◆ Problem statement
Each line below from the one containing "1618 | 7 | 0.12 |" through the one containing "import mips_pkg::*;" is to be given again exactly, and no line outside that span.

◆ Dataset records
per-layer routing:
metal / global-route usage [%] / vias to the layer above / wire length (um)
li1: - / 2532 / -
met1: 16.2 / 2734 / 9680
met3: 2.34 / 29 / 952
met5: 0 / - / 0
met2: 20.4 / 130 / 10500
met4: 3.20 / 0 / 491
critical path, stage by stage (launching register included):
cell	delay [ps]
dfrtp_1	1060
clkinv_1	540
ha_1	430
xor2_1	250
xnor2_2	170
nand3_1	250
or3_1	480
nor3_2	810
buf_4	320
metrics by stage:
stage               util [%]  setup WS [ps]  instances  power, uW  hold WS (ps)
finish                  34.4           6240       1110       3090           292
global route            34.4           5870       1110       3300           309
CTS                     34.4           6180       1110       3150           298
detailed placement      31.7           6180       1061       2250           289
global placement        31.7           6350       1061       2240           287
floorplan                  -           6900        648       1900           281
**config.mk**
```make
export PLATFORM = sky130hd
export DESIGN_NAME = fetch_port_arbiter
export DESIGN_NICKNAME = d
export VERILOG_FILES = /design/src/rtl/fetch_port_arbiter.sv
export SDC_FILE = /design/constraint.sdc
export NUM_CORES = 1
export LEC_CHECK = 0
export CAP_MARGIN = 20
export CELL_PAD_IN_SITES_DETAIL_PLACEMENT = 0
export CELL_PAD_IN_SITES_GLOBAL_PLACEMENT = 1
export CORE_MARGIN = 8
export CORE_UTILIZATION = 31
export DETAILED_ROUTE_END_ITERATION = 8
export HOLD_SLACK_MARGIN = 0.05
export PLACE_DENSITY = 0.82
export SLEW_MARGIN = 20
export SYNTH_ARGS = -nofsm -noshare
export SYNTH_HDL_FRONTEND = slang
export SYNTH_SLANG_ARGS = --single-unit
```
**constraint.sdc**
```tcl
create_clock -name iCLOCK -period 4.85 [get_ports iCLOCK]
set_clock_uncertainty 0.1 [all_clocks]
set_input_delay 1.2125 -clock iCLOCK [delete_from_list [all_inputs] [get_ports iCLOCK]]
set_output_delay 1.2125 -clock iCLOCK [all_outputs]
set_load 0.02 [all_outputs]
```
**src/rtl/fetch_port_arbiter.sv**
```systemverilog
`default_nettype none
// ============================================================================
//  Module      : fetch_port_arbiter
//  Description : Shares one in-order memory port between the instruction
//                fetch unit and an auxiliary (debug/prefetch) requester.
//                Requests are granted combinationally with a 1-bit
//                round-robin pointer. Every issued request leaves an owner
//                tag in an in-order FIFO so that responses can be routed
//                back. A flush kills fetch-owned tags so their responses
//                are dropped.
//  Revision    : 1.0 - initial release
// ============================================================================
module fetch_port_arbiter #(
    parameter int P_DEPTH   = 4,
    parameter int P_DEPTH_N = 2
)(
    input  logic        iCLOCK,
    input  logic        inRESET,
    input  logic        iFLUSH,
    // fetch requester
    input  logic        iFETCH_REQ,
    input  logic [1:0]  iFETCH_MMUMOD,
    input  logic [31:0] iFETCH_ADDR,
    output logic        oFETCH_LOCK,
    output logic        oFETCH_VALID,
    output logic        oFETCH_PAGEFAULT,
    output logic [13:0] oFETCH_MMU_FLAGS,
    output logic [31:0] oFETCH_INST,
    // auxiliary requester
    input  logic        iAUX_REQ,
    input  logic [1:0]  iAUX_MMUMOD,
    input  logic [31:0] iAUX_ADDR,
    output logic        oAUX_LOCK,
    output logic        oAUX_VALID,
    output logic        oAUX_PAGEFAULT,
    output logic [31:0] oAUX_DATA,
    // memory port
    output logic        oMEM_REQ,
    input  logic        iMEM_LOCK,
    output logic [1:0]  oMEM_MMUMOD,
    output logic [31:0] oMEM_ADDR,
    input  logic        iMEM_VALID,
    input  logic        iMEM_PAGEFAULT,
    input  logic [13:0] iMEM_MMU_FLAGS,
    input  logic [31:0] iMEM_DATA,
    // status
    output logic        oERROR
);

    // Occupancy value meaning "every tag slot is in use".
    localparam logic [P_DEPTH_N:0] c_FULL_COUNT  = (P_DEPTH_N + 1)'(P_DEPTH);
    // Owner tag encoding stored in the FIFO.
    localparam logic               c_OWNER_FETCH = 1'b0;
    localparam logic               c_OWNER_AUX   = 1'b1;

    // ------------------------------------------------------------------
    // State
    // ------------------------------------------------------------------
    logic [P_DEPTH-1:0]   r_owner;        // owner tag per FIFO slot
    logic [P_DEPTH-1:0]   r_killed;       // response for this slot is discarded
    logic [P_DEPTH_N-1:0] r_wrPtr;
    logic [P_DEPTH_N-1:0] r_rdPtr;
    logic [P_DEPTH_N:0]   r_count;        // outstanding request count
    logic                 r_rrPtr;        // 0 = fetch has priority, 1 = aux
    logic                 r_error;

    logic                 r_fetchValid;
    logic                 r_fetchPageFault;
    logic [13:0]          r_fetchMmuFlags;
    logic [31:0]          r_fetchInst;
    logic                 r_auxValid;
    logic                 r_auxPageFault;
    logic [31:0]          r_auxData;

    // ------------------------------------------------------------------
    // Combinational arbitration and FIFO control
    // ------------------------------------------------------------------
    logic w_empty;
    logic w_full;
    logic w_pop;
    logic w_headOwner;
    logic w_headKilled;
    logic w_fetchElig;
    logic w_auxElig;
    logic w_bothReq;
    logic w_grantFetch;
    logic w_memReq;
    logic w_issue;
    logic w_deliverFetch;
    logic w_deliverAux;

    // Grant selection, issue detection and response routing for this cycle.
    always_comb begin
        w_empty      = (r_count == '0);
        w_full       = (r_count == c_FULL_COUNT);
        w_pop        = iMEM_VALID && !w_empty;
        w_headOwner  = r_owner[r_rdPtr];
        w_headKilled = r_killed[r_rdPtr];

        // Combinational requests are gated by reset so that every output
        // reads zero while inRESET is low. A flush masks the fetch side only.
        w_fetchElig  = inRESET && iFETCH_REQ && !iFLUSH;
        w_auxElig    = inRESET && iAUX_REQ;
        w_bothReq    = w_fetchElig && w_auxElig;

        // Fetch wins when it is alone, or when both ask and it holds priority.
        w_grantFetch = w_fetchElig && (!w_auxElig || (r_rrPtr == 1'b0));

        // A full FIFO still grants if a slot is being freed this same cycle.
        w_memReq     = (w_fetchElig || w_auxElig) && (!w_full || w_pop);
        w_issue      = w_memReq && !iMEM_LOCK;

        // A fetch response popped during a flush is dropped as well.
        w_deliverFetch = w_pop && (w_headOwner == c_OWNER_FETCH) &&
                         !w_headKilled && !iFLUSH;
        w_deliverAux   = w_pop && (w_headOwner == c_OWNER_AUX) && !w_headKilled;
    end

    // Memory-port request side: mirror the granted requester.
    always_comb begin
        oMEM_REQ    = w_memReq;
        oMEM_ADDR   = '0;
        oMEM_MMUMOD = '0;
        if (w_memReq) begin
            oMEM_ADDR   = w_grantFetch ? iFETCH_ADDR   : iAUX_ADDR;
            oMEM_MMUMOD = w_grantFetch ? iFETCH_MMUMOD : iAUX_MMUMOD;
        end
        // A requester is locked whenever it asks and is not the one issuing.
        oFETCH_LOCK = inRESET && iFETCH_REQ && !(w_issue &&  w_grantFetch);
        oAUX_LOCK   = inRESET && iAUX_REQ   && !(w_issue && !w_grantFetch);
    end

    // ------------------------------------------------------------------
    // Tag FIFO: push owner on issue, pop head on response, kill on flush
    // ------------------------------------------------------------------
    always_ff @(posedge iCLOCK or negedge inRESET) begin
        if (!inRESET) begin
            r_owner  <= '0;
            r_killed <= '0;
            r_wrPtr  <= '0;
            r_rdPtr  <= '0;
            r_count  <= '0;
        end else begin
            // Killing every fetch-owned slot is safe: slots outside the live
            // window are rewritten with killed=0 when they are next pushed.
            // A fetch push never coincides with a flush since fetch is masked.
            if (iFLUSH) begin
                r_killed <= r_killed | ~r_owner;
            end
            if (w_issue) begin
                r_owner[r_wrPtr]  <= w_grantFetch ? c_OWNER_FETCH : c_OWNER_AUX;
                r_killed[r_wrPtr] <= 1'b0;
                r_wrPtr           <= r_wrPtr + 1'b1;
            end
            if (w_pop) begin
                r_rdPtr <= r_rdPtr + 1'b1;
            end
            r_count <= r_count + {{P_DEPTH_N{1'b0}}, w_issue}
                               - {{P_DEPTH_N{1'b0}}, w_pop};
        end
    end

    // Round-robin pointer: hand priority to the loser after a contested issue.
    always_ff @(posedge iCLOCK or negedge inRESET) begin
        if (!inRESET) begin
            r_rrPtr <= 1'b0;
        end else if (w_issue && w_bothReq) begin
            r_rrPtr <= w_grantFetch;
        end
    end

    // Registered fetch response: one-cycle VALID pulse, payload held otherwise.
    always_ff @(posedge iCLOCK or negedge inRESET) begin
        if (!inRESET) begin
            r_fetchValid     <= 1'b0;
            r_fetchPageFault <= 1'b0;
            r_fetchMmuFlags  <= '0;
            r_fetchInst      <= '0;
        end else begin
            r_fetchValid <= w_deliverFetch;
            if (w_deliverFetch) begin
                r_fetchPageFault <= iMEM_PAGEFAULT;
                r_fetchMmuFlags  <= iMEM_MMU_FLAGS;
                r_fetchInst      <= iMEM_DATA;
            end
        end
    end

    // Registered aux response: one-cycle VALID pulse, payload held otherwise.
    always_ff @(posedge iCLOCK or negedge inRESET) begin
        if (!inRESET) begin
            r_auxValid     <= 1'b0;
            r_auxPageFault <= 1'b0;
            r_auxData      <= '0;
        end else begin
            r_auxValid <= w_deliverAux;
            if (w_deliverAux) begin
                r_auxPageFault <= iMEM_PAGEFAULT;
                r_auxData      <= iMEM_DATA;
            end
        end
    end

    // Sticky error: a response arrived while nothing was outstanding.
    always_ff @(posedge iCLOCK or negedge inRESET) begin
        if (!inRESET) begin
            r_error <= 1'b0;
        end else if (iMEM_VALID && w_empty) begin
            r_error <= 1'b1;
        end
    end

    assign oFETCH_VALID     = r_fetchValid;
    assign oFETCH_PAGEFAULT = r_fetchPageFault;
    assign oFETCH_MMU_FLAGS = r_fetchMmuFlags;
    assign oFETCH_INST      = r_fetchInst;
    assign oAUX_VALID       = r_auxValid;
    assign oAUX_PAGEFAULT   = r_auxPageFault;
    assign oAUX_DATA        = r_auxData;
    assign oERROR           = r_error;

endmodule
`default_nettype wire
```
==> impl_summary.log <==
[metrics] run status: complete, no violations
[metrics] post-detailed-route via-to-cell ratio: between 4 and 5
[metrics] Tmin final: 4718 ps
[metrics] maximum fanout encountered on the critical timing path: 19
[metrics] net switching fraction of the power: 0.3534
[metrics] floorplan core area: between 10000 and 15000 sq um
[metrics] capture instance of the worst register-to-register path: r_count[2]
[metrics] FF-to-FF Start: r_count[2]
[metrics] number of hold violations in the final report: 0
[metrics] Die H: ~140 um
[metrics] cell-by-cell listing of the critical path: clkdlybuf4s50_1 -> buf_4 -> a211o_1 -> buf_4 -> nand2_1 -> a21oi_1 -> clkdlybuf4s50_1
[metrics] count of maximum capacitance violations: 0
[metrics] CTS tree: built
[metrics] number of global-route vias before repair: approximately 4100
[metrics] area added between synthesis and finish: 67.01%
[metrics] post-synth top area cell: sky130_fd_sc_hd__dfrtp_1
[metrics] Clk network pwr share: 0.174
[metrics] Filler Cell Count: ~1200
[metrics] count of nets left with antenna violations after detail routing: 0
[metrics] Antenna Cells: 0
[metrics] number of cell rows: 43
[metrics] Fmax: about 210 MHz
[metrics] Crit path buffers/inverters: 4
[metrics] H-tree levels: 3
[metrics] filler-free cell count of the finished design: roughly 800
[metrics] total number of vias: around 3700
[metrics] RSZ-0062 raised after global routing: no
[metrics] Total Negative Setup Slacks: 0 ps
[metrics] Internal Dissipation: about 2.8 mW
[metrics] number of buffers inserted during clock tree synthesis: 9
[metrics] Post-route DRC: 0
[metrics] Hold Path Stages: 1
[metrics] pin count of the biggest net entering global routing: 74
[metrics] number of hold buffers added after cts: 0
[metrics] Seq/Total Area, Yosys: 0.5582
[metrics] data arrival time of the worst path: ~3400 ps
[metrics] antenna violations before repair: 0
[metrics] Slew @ Worst Pin: 912.3 ps
[metrics] kind of end point of the critical path: primary output
[metrics] Total Routed Length: about 14000 um
[metrics] average detailed-routed wire length per instance: between 15 and 20 um
[metrics] data required time of the critical path: between 3000 and 4000 ps
[metrics] maximum root-to-sink buffer count: 2
[metrics] first-pass GRT wire length: 21420 um
[metrics] leakage power: about 3.1 nW
[metrics] full die area: roughly 18000 sq um
[metrics] Cells after DPL: between 700 and 800
[metrics] Congestion Overflow GR: 0
[metrics] DP HPWL: ~11000 um
[metrics] IO buf count: ~240
[metrics] number of flops mapped to enable cells by yosys: 0
[metrics] power density normalized to cell area: approximately 580 nW/um^2
[metrics] path type of the worst min-delay path: reg2reg
[metrics] commonest cells in the synthesized netlist: 99 x sky130_fd_sc_hd__dfrtp_1, 71 x sky130_fd_sc_hd__nand2_1, 60 x sky130_fd_sc_hd__mux2_2, 47 x sky130_fd_sc_hd__a21oi_1, 20 x sky130_fd_sc_hd__mux2_1
[metrics] setup violators final: 0
[metrics] proportion of layout cells with a drive suffix above 1: 0.1588
[metrics] kind of critical path: in2out
[metrics] Post-Synthesis Cells: 367
[metrics] total nets after synthesis: roughly 500
[metrics] Initial Utilization: 0.3185
[metrics] Resized Gates After CTS: 0
[metrics] Crit path largest cell delay: 640 ps
[metrics] DRT Pass-1 Iters: 4
[metrics] drt first-iter violations: ~150
[metrics] kind of cell adding the most delay to the critical path: buffers and inverters
[metrics] R2R depth: 11
[metrics] net switching power of the design: 1.506 mW
[metrics] overall track demand over capacity in global routing: 0.1458
[metrics] most instantiated library cell after synthesis: sky130_fd_sc_hd__dfrtp_1
[metrics] clock transition at the registers of the reported paths: roughly 70 ps
[metrics] final clock period utilization by the worst path: 0.9728
[metrics] Max-slew headroom: 0.3918
[metrics] FF+latch count, synth: around 100
[metrics] post-synthesis cell type count: 27
[metrics] Max stage delay cell, worst path: sky130_fd_sc_hd__clkdlybuf4s50_1
[metrics] placer's final routability congestion estimate: a little over 0.8
[metrics] average instance area after synthesis: ~12 sq um
[metrics] worst hold slack: 355.7 ps
[metrics] CTS Root Buffer Type: sky130_fd_sc_hd__clkbuf_16
[metrics] worst hold path startpoint: oERROR
[metrics] top cell type's share of synthesized area: 0.5582
[metrics] clock latency at the later pin of the worst-skew pair: 330 ps
[metrics] Nets: about 740
[metrics] startpoint kind of the worst setup timing path: input pin
[metrics] combinational group share of total power: 0.487
[metrics] Most used DFF post-synth: sky130_fd_sc_hd__dfrtp_1
[metrics] post-CTS setup buffers: 0
[metrics] Worst R2R Setup Slack: 2240 ps
[metrics] cell area after synthesis: ~4400 sq um
[metrics] worst-case vdd ir drop: between 0.2 and 0.25 mV
[metrics] number of pins with negative max-slew slack in the final report: 0
[metrics] Num Clock Sinks: slightly below 100
[metrics] end point of the worst hold path: oERROR
[metrics] Post-synth ARST share: 1.000
[metrics] Die Width: 135.7 um
[metrics] total of warnings raised by yosys: 0
[metrics] number of I/O pins: approximately 240
[metrics] Synth area leaders: sky130_fd_sc_hd__dfrtp_1 56%, sky130_fd_sc_hd__mux2_2 15%, sky130_fd_sc_hd__nand2_1 6.0%
[metrics] sequential fraction of design power: 0.339
[metrics] Layout Utilization: 0.5319
==> worst max-delay path by stage <==
stage / startpoint / slack [ps] / endpoint / cells after the start
2_1_floorplan: iFLUSH / 800 / oMEM_ADDR[0] / 6
3_3_place_gp: iFLUSH / 150 / oMEM_ADDR[3] / 7
3_5_place_dp: iFLUSH / 120 / oMEM_ADDR[3] / 7
4_1_cts: iFLUSH / 110 / oMEM_ADDR[3] / 7
5_1_grt: iFLUSH / 0.3 / oMEM_ADDR[30] / 7
6_report: iFLUSH / 130 / oMEM_ADDR[29] / 7
==> sequential cells by signal (all words and copies together), names as in the netlist, 2 cells and up <==
register / cells
r_wrPtr: 2
oAUX_DATA: 32
oFETCH_MMU_FLAGS: 14
oFETCH_INST: 32
r_rdPtr: 2
r_killed: 4
r_count: 3
r_owner: 4
==> per-stage QoR <==
stage / instance area (sq um) / total power, mW / setup slack [ps]
after floorplan: 4438 / 2.523 / 798.4
after global placement: 7087 / 3.502 / 145.1
after detailed placement: 7087 / 3.567 / 123.3
after CTS: 7410 / 4.328 / 109.7
after global routing: 7412 / 4.508 / 0.2982
final: 7412 / 4.262 / 132.1
==> cell usage in the layout, fill, tap and decap left out, types with 2 or more instances in the layout <==
master                            count
sky130_fd_sc_hd__ha_1                 6
sky130_fd_sc_hd__mux2_2              60
sky130_fd_sc_hd__buf_12               2
sky130_fd_sc_hd__dfrtp_1             99
sky130_fd_sc_hd__nand2b_1             2
sky130_fd_sc_hd__mux4_2               2
sky130_fd_sc_hd__a31oi_1              4
sky130_fd_sc_hd__inv_1               14
sky130_fd_sc_hd__xnor2_1              5
sky130_fd_sc_hd__buf_4               14
sky130_fd_sc_hd__a21oi_1             47
sky130_fd_sc_hd__nor4b_1              2
sky130_fd_sc_hd__clkdlybuf4s50_1    239
sky130_fd_sc_hd__nand2_1             71
sky130_fd_sc_hd__mux2_1              20
sky130_fd_sc_hd__clkbuf_16            9
sky130_fd_sc_hd__a211o_1              2
sky130_fd_sc_hd__clkinv_4             2
==> cell type report <==
class	instances	area [sq um]	area share
inverters	14	52.55	0.007090
clock buffers	10	239.0	0.03224
flip-flops and latches	99	2477	0.3342
repair buffers	256	2550	0.3440
well taps	180	225.2	0.03038
multi-input cells	232	1784	0.2407
clock inverters	6	83.83	0.01131
==> cells by family (layout without fill, tap and decap cells) <==
family,Yosys count,in the layout,synth area share
AOI/OAI and AO/OA,58,58,0.07499
DFF,99,99,0.5582
muxes,82,82,0.2131
xor gates and xnor gates,6,6,0.01184
adders and majority gates,7,7,0.02143
buffers and inverters,36,286,0.04257
and+or+nand+nor,79,79,0.07781
==> power by group through the flow <==
stage / Clock (mW) / Combinational (mW) / Sequential [mW]
2_1_floorplan: 0 / 0.674 / 1.85
6_report: 0.743 / 2.07 / 1.44
4_1_cts: 0.766 / 2.11 / 1.45
3_3_place_gp: 0 / 2.06 / 1.44
5_1_grt: 0.803 / 2.20 / 1.50
3_5_place_dp: 0 / 2.11 / 1.46
==> metal layers <==
| layer | track usage | routed length, um | vias to the layer above | share of wire |
|---|---|---|---|---|
| li1 | - | - | 1747 | - |
| met1 | 0.1508 | 5137 | 1782 | 0.37 |
| met2 | 0.2598 | 6910 | 172 | 0.50 |
| met3 | 0.06788 | 1618 | 7 | 0.12 |
| met4 | 0.03701 | 125 | 0 | 0.0091 |
| met5 | 0 | 0 | - | 0 |
Power figures use the tool's default switching activity.
[src/rtl/fetch_unit.sv]
// fetch_unit: instruction-fetch stage, producer side of the IF/ID register.
// Owns the PC, issues word reads over a req/ack handshake, buffers one word
// while decode stalls, handles branch/jump redirects and stops after a syscall.
//   clk, rst              : clock, asynchronous active-high reset
//   stall_id              : decode cannot accept; hold IF outputs
//   redirect_valid/_pc    : taken branch/jump; flush and refetch at target
//   imem_req/_addr        : read request and word address (held until ack)
//   imem_ack/_rdata       : read completion and instruction word
//   inst_if/pc_if         : instruction and its PC toward IF/ID
//   inst_valid_if         : inst_if holds a real instruction
//   halted_controller_if  : inst_if is a syscall
module fetch_unit
    import mips_pkg::*;
#(
    parameter logic [31:0] RESET_PC = 32'h0000_0000
) (
    input  logic        clk,
    input  logic        rst,
    input  logic        stall_id,
    input  logic        redirect_valid,
    input  logic [31:0] redirect_pc,
    output logic        imem_req,
    output logic [31:0] imem_addr,
    input  logic        imem_ack,
    input  logic [31:0] imem_rdata,
    output logic [31:0] inst_if,
    output logic        inst_valid_if,
    output logic [31:0] pc_if,
    output logic        halted_controller_if
);

    localparam logic [XLEN-1:0] PC_STEP       = XLEN'(4);
    localparam logic [XLEN-1:0] PC_ALIGN_MASK = {{(XLEN-2){1'b1}}, 2'b00};
    localparam logic [XLEN-1:0] RESET_PC_WORD = RESET_PC & PC_ALIGN_MASK;

    fetch_state_t    r_state;
    logic [XLEN-1:0] r_pc;
    logic [XLEN-1:0] r_addr;
    logic            r_req;

    logic [XLEN-1:0] r_inst;
    logic [XLEN-1:0] r_pc_out;
    logic            r_valid;
    logic            r_halt;

    logic            w_skid_valid;
    fetch_entry_t    w_skid_entry;
    fetch_entry_t    w_fetched;

    logic [XLEN-1:0] w_redirect_target;
    logic [XLEN-1:0] w_pc_inc;
    logic            w_ack;
    logic            w_ack_fetch;
    logic            w_out_free;
    logic            w_skid_load;
    logic            w_skid_unload;
    logic            w_skid_full_next;
    logic            w_out_valid_next;
    logic            w_raise_req;

    assign w_redirect_target = redirect_pc & PC_ALIGN_MASK;
    assign w_pc_inc          = r_pc + PC_STEP;

    // An ack only counts against a request we actually have outstanding.
    assign w_ack       = r_req && imem_ack;
    assign w_ack_fetch = w_ack && (r_state == ST_FETCH) && !redirect_valid;

    // Output registers can take a new word if empty or being consumed now.
    assign w_out_free = !r_valid || !stall_id;

    assign w_fetched.inst = imem_rdata;
    assign w_fetched.pc   = r_addr;
    assign w_fetched.halt = is_syscall(imem_rdata[31:26], imem_rdata[5:0]);

    // Skid takes the word when the output is blocked, or to keep ordering
    // behind an entry that is being moved out in the same cycle.
    assign w_skid_load   = w_ack_fetch && (!w_out_free || w_skid_valid);
    assign w_skid_unload = !redirect_valid && w_out_free && w_skid_valid;

    // Occupancy after this edge; used to decide whether to issue a new read.
    assign w_skid_full_next = !redirect_valid &&
                              (w_skid_load || (w_skid_valid && !w_skid_unload));
    assign w_out_valid_next = !redirect_valid &&
                              (!w_out_free || w_skid_valid || w_ack_fetch);

    // Only request when the returning word is guaranteed a place to land.
    assign w_raise_req = !w_skid_full_next && !(w_out_valid_next && stall_id);

    // Fetch FSM, program counter and request/address registers.
    always_ff @(posedge clk or posedge rst) begin
        if (rst) begin
            r_state <= ST_FETCH;
            r_pc    <= RESET_PC_WORD;
            r_addr  <= RESET_PC_WORD;
            r_req   <= 1'b0;
        end else if (redirect_valid) begin
            r_pc <= w_redirect_target;
            // An unacked read must still complete; its data is thrown away.
            if (r_req && !imem_ack) begin
                r_state <= ST_DRAIN;
            end else begin
                r_state <= ST_FETCH;
                r_req   <= 1'b1;
                r_addr  <= w_redirect_target;
            end
        end else begin
            case (r_state)
                ST_FETCH: begin
                    if (w_ack) begin
                        r_pc <= w_pc_inc;
                        if (w_fetched.halt) begin
                            r_state <= ST_HALTED;
                            r_req   <= 1'b0;
                        end else begin
                            r_req  <= w_raise_req;
                            r_addr <= w_pc_inc;
                        end
                    end else if (!r_req) begin
                        r_req  <= w_raise_req;
                        r_addr <= r_pc;
                    end
                end
                ST_DRAIN: begin
                    if (w_ack) begin
                        r_state <= ST_FETCH;
                        r_req   <= w_raise_req;
                        r_addr  <= r_pc;
                    end
                end
                ST_HALTED: begin
                    r_req <= 1'b0;
                end
                default: begin
                    r_state <= ST_FETCH;
                    r_req   <= 1'b0;
                end
            endcase
        end
    end

    // IF output registers: skid entry drains first, then fresh memory data.
    always_ff @(posedge clk or posedge rst) begin
        if (rst) begin
            r_inst   <= INST_NOP;
            r_pc_out <= '0;
            r_valid  <= 1'b0;
            r_halt   <= 1'b0;
        end else if (redirect_valid) begin
            r_inst  <= INST_NOP;
            r_valid <= 1'b0;
            r_halt  <= 1'b0;
        end else if (w_out_free) begin
            if (w_skid_valid) begin
                r_inst   <= w_skid_entry.inst;
                r_pc_out <= w_skid_entry.pc;
                r_halt   <= w_skid_entry.halt;
                r_valid  <= 1'b1;
            end else if (w_ack_fetch) begin
                r_inst   <= w_fetched.inst;
                r_pc_out <= w_fetched.pc;
                r_halt   <= w_fetched.halt;
                r_valid  <= 1'b1;
            end else begin
                r_inst  <= INST_NOP;
                r_valid <= 1'b0;
                r_halt  <= 1'b0;
            end
        end
    end

    fetch_skid_buffer u_skid (
        .i_clk    (clk),
        .i_rst    (rst),
        .i_load   (w_skid_load),
        .i_unload (w_skid_unload),
        .i_flush  (redirect_valid),
        .i_entry  (w_fetched),
        .o_valid  (w_skid_valid),
        .o_entry  (w_skid_entry)
    );

    assign imem_req             = r_req;
    assign imem_addr            = r_addr;
    assign inst_if              = r_inst;
    assign pc_if                = r_pc_out;
    assign inst_valid_if        = r_valid;
    assign halted_controller_if = r_halt;

endmodule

◆ Written solution
| met3 | 0.06788 | 1618 | 7 | 0.12 |
| met4 | 0.03701 | 125 | 0 | 0.0091 |
| met5 | 0 | 0 | - | 0 |
Power figures use the tool's default switching activity.
[src/rtl/fetch_unit.sv]
// fetch_unit: instruction-fetch stage, producer side of the IF/ID register.
// Owns the PC, issues word reads over a req/ack handshake, buffers one word
// while decode stalls, handles branch/jump redirects and stops after a syscall.
//   clk, rst              : clock, asynchronous active-high reset
//   stall_id              : decode cannot accept; hold IF outputs
//   redirect_valid/_pc    : taken branch/jump; flush and refetch at target
//   imem_req/_addr        : read request and word address (held until ack)
//   imem_ack/_rdata       : read completion and instruction word
//   inst_if/pc_if         : instruction and its PC toward IF/ID
//   inst_valid_if         : inst_if holds a real instruction
//   halted_controller_if  : inst_if is a syscall
module fetch_unit
    import mips_pkg::*;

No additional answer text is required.